START Supplied records

Context: an optimization exercise on an open-source flow, tuned for small area, a short achievable clock period and few clock cycles. The choices shown serve that exercise and are no tape-out recipe.
In this exercise RTL edits were held to simulation tests only and were not proved equivalent to the original.
Power is estimated from default activity; no workload was simulated.

Setup of lane 2:
// topmodule
module topmodule (
    input clk,
    input en,reset,
    output [31:0] imem_addr,
    input  [31:0] imem_rdata,
    output [31:0] dmem_addr,
    output [31:0] dmem_wdata,
    output dmem_we,
    input  [31:0] dmem_rdata,
    output halted
);
export LEC_CHECK = 0
export CAP_MARGIN = 20
export CORE_MARGIN = 2
export CORE_UTILIZATION = 40
export PLACE_DENSITY = 0.6
export SETUP_SLACK_MARGIN = 0.15
export SLEW_MARGIN = 20
export BUFFER_PORTS_ARGS = -buffer_cell sky130_fd_sc_hd__buf_2
export CTS_ARGS = -sink_clustering_enable -repair_clock_nets -dont_use_dummy_load
create_clock -name core_clock -period 5.5 [get_ports {clk}]
standard.sh (not shown) runs the stock make flow with config.mk's settings and CLKGATE_MAP_FILE= SYNTH_SCRIPT=/design/flow/synth_recipe.tcl, a recipe that flattens the netlist after the stock synthesis.
==> flow/flow/run.sh <==
#!/bin/bash
# Standard layout (the standard.sh, unchanged synthesis) with extra ORFS
# settings from flow/extra.mk appended to the config: plain buffers on the
# ports instead of the default delay-cell buffers, and no dummy loads in the
# clock tree.
set -euo pipefail
cat flow/extra.mk >> config.mk
bash standard.sh > standard.log 2>&1
==> flow/flow/extra.mk <==
export BUFFER_PORTS_ARGS = -buffer_cell sky130_fd_sc_hd__buf_2
export CTS_ARGS = -sink_clustering_enable -repair_clock_nets -dont_use_dummy_load
Testbench counts of lane 2, summed over its fixed seeds: cycles 73,073.
What follows belongs to an exercise in optimizing a design on an open flow for small area; a production flow would make more cautious choices.
Function was checked by simulation only, so behaviour that the tests miss may differ from the original.
No activity file was given, so power comes from the tool's default toggle rates.

`flow/config.mk`:
```
export PLATFORM = sky130hd
export DESIGN_NAME = regfile_top
export DESIGN_NICKNAME = regfile_top
export VERILOG_FILES = /design/flow/design.v
export SDC_FILE = /design/flow/constraint.sdc
export NUM_CORES = 4
export LEC_CHECK = 0
export CAP_MARGIN = 20
export CORE_MARGIN = 2
export CORE_UTILIZATION = 50
export CTS_CLUSTER_DIAMETER = 80
export CTS_CLUSTER_SIZE = 24
export SLEW_MARGIN = 20
```
`flow/constraint.sdc`:
```
create_clock -name core_clock -period 5.0 [get_ports {clk}]
set_input_delay 1.0000 -clock core_clock [delete_from_list [all_inputs] [get_ports {clk}]]
set_output_delay 1.0000 -clock core_clock [all_outputs]
set_load 0.01 [all_outputs]
```
From an optimization exercise on the open Yosys and OpenROAD flow, aimed at small area, a short achievable clock period and few clock cycles per item; shortcuts taken in it are not production practice.
In this exercise RTL edits were held to simulation tests only and were not proved equivalent to the original.

Setup of lane 1:
## multipli
module multipli
#(parameter int N = 32)
(
	input  logic                        CLOCK,
	input  logic                        RESET,
	input  logic                        START,
	input  logic signed [N-1:0]         A,B,
	output logic signed [2*N-1:0]       S,
	output logic                        END_MULT
);
Size: ~130 I/O pins, about 0.011 sq mm of cells after synthesis.
export LEC_CHECK = 0
export ABC_AREA = 1
export CAP_MARGIN = 20
export CORE_MARGIN = 2
export CORE_UTILIZATION = 40
export SETUP_SLACK_MARGIN = 1.7
export SLEW_MARGIN = 20
create_clock -name core_clock -period 5.0 [get_ports {CLOCK}]
standard.sh (not shown) runs the stock make flow with config.mk's settings and CLKGATE_MAP_FILE= SYNTH_SCRIPT=/design/flow/synth_recipe.tcl, a recipe that flattens the netlist after the stock synthesis.
==> flow/flow/run.sh <==
#!/bin/bash
# Layout flow: the standard flow (standard.sh) with two changes.
# 1. The port buffers that global placement inserts are made from
#    sky130_fd_sc_hd__buf_1 instead of the default pick; the resizer upsizes
#    them where timing or slew needs it.
# 2. After the standard synthesis, flow/fixinv.py removes inverters around
#    the full-adder cells (an adder with all inputs and outputs complemented
#    is the same adder) and swaps gates for their complements where that
#    saves an inverter. Registers are not touched.
# Each tool's output goes to a log of its own in this folder.
set -e
export BUFFER_PORTS_ARGS="-buffer_cell sky130_fd_sc_hd__buf_1"
RES=orfs/results/sky130hd/multipli/base
OR=$(command -v openroad || echo /OpenROAD-flow-scripts/tools/install/OpenROAD/bin/openroad)
bash standard.sh synth > synth.log 2>&1
cp $RES/1_synth.odb $RES/1_synth_std.odb
"$OR" -python -no_init flow/fixinv.py $RES/1_synth_std.odb $RES/1_synth.odb > fixinv.log 2>&1
bash standard.sh > standard.log 2>&1
Other scripts of this flow, unchanged in this note and not shown: flow/flow/fixinv.py
Testbench counts of lane 1, summed over its fixed seeds: cycles 7,992, items 1,600.
Here is what was changed in the inputs of lane 2 compared with lane 1.
-- flow/config.mk --
<<< lane 1, line 10
export CORE_MARGIN = 2
export CORE_UTILIZATION = 40
export SETUP_SLACK_MARGIN = 1.7
export SLEW_MARGIN = 20
>>> lane 2, line 10
export CORE_MARGIN = 2
export CORE_UTILIZATION = 40
export SETUP_SLACK_MARGIN = 1.3
export SLEW_MARGIN = 20
--- outcome ---
Lane 2 vs. lane 1: met3 wire length saw a decrease; initial antenna violation count has decreased.
A worst setup path endpoint of Y[12]$_DFFE_PN_ is what lane 1 shows, while S[56] belongs to lane 2.
Taking lane 2 over lane 1, the wire length ratio works out to 0.831.
[inputs] lane 3 vs lane 2
-- flow/config.mk --
<<< lane 2, line 9
export CAP_MARGIN = 20
export CORE_MARGIN = 2
export CORE_UTILIZATION = 40
export SETUP_SLACK_MARGIN = 1.3
export SLEW_MARGIN = 20
>>> lane 3, line 9
export CAP_MARGIN = 20
export CORE_MARGIN = 2
export CORE_UTILIZATION = 55
export SETUP_SLACK_MARGIN = 1.3
export SLEW_MARGIN = 20
--- outcome ---
Taking lane 2 as the reference, in lane 3 share of the clock period used by the worst path now larger; post-place setup slack now larger; count of buffers not belonging to the clock network in the layout now larger; endpoint required time on the critical path now larger.
Between lane 2 and lane 3, the cell count went down.
Taking lane 2 as the reference, in lane 3 wire length fell by 1.0%, transition time of the tightest slew-check pin rose by 0.18 ns, hold slack fell by 0.014 ns, routed wirelength normalized by instance count rose by 0.63 um.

END Supplied records

Output, from the data above, the lines from the line with "What follows belongs" to the line with "No activity file" exactly as they stand, both ends included and nothing else.

What follows belongs to an exercise in optimizing a design on an open flow for small area; a production flow would make more cautious choices.
Function was checked by simulation only, so behaviour that the tests miss may differ from the original.
No activity file was given, so power comes from the tool's default toggle rates.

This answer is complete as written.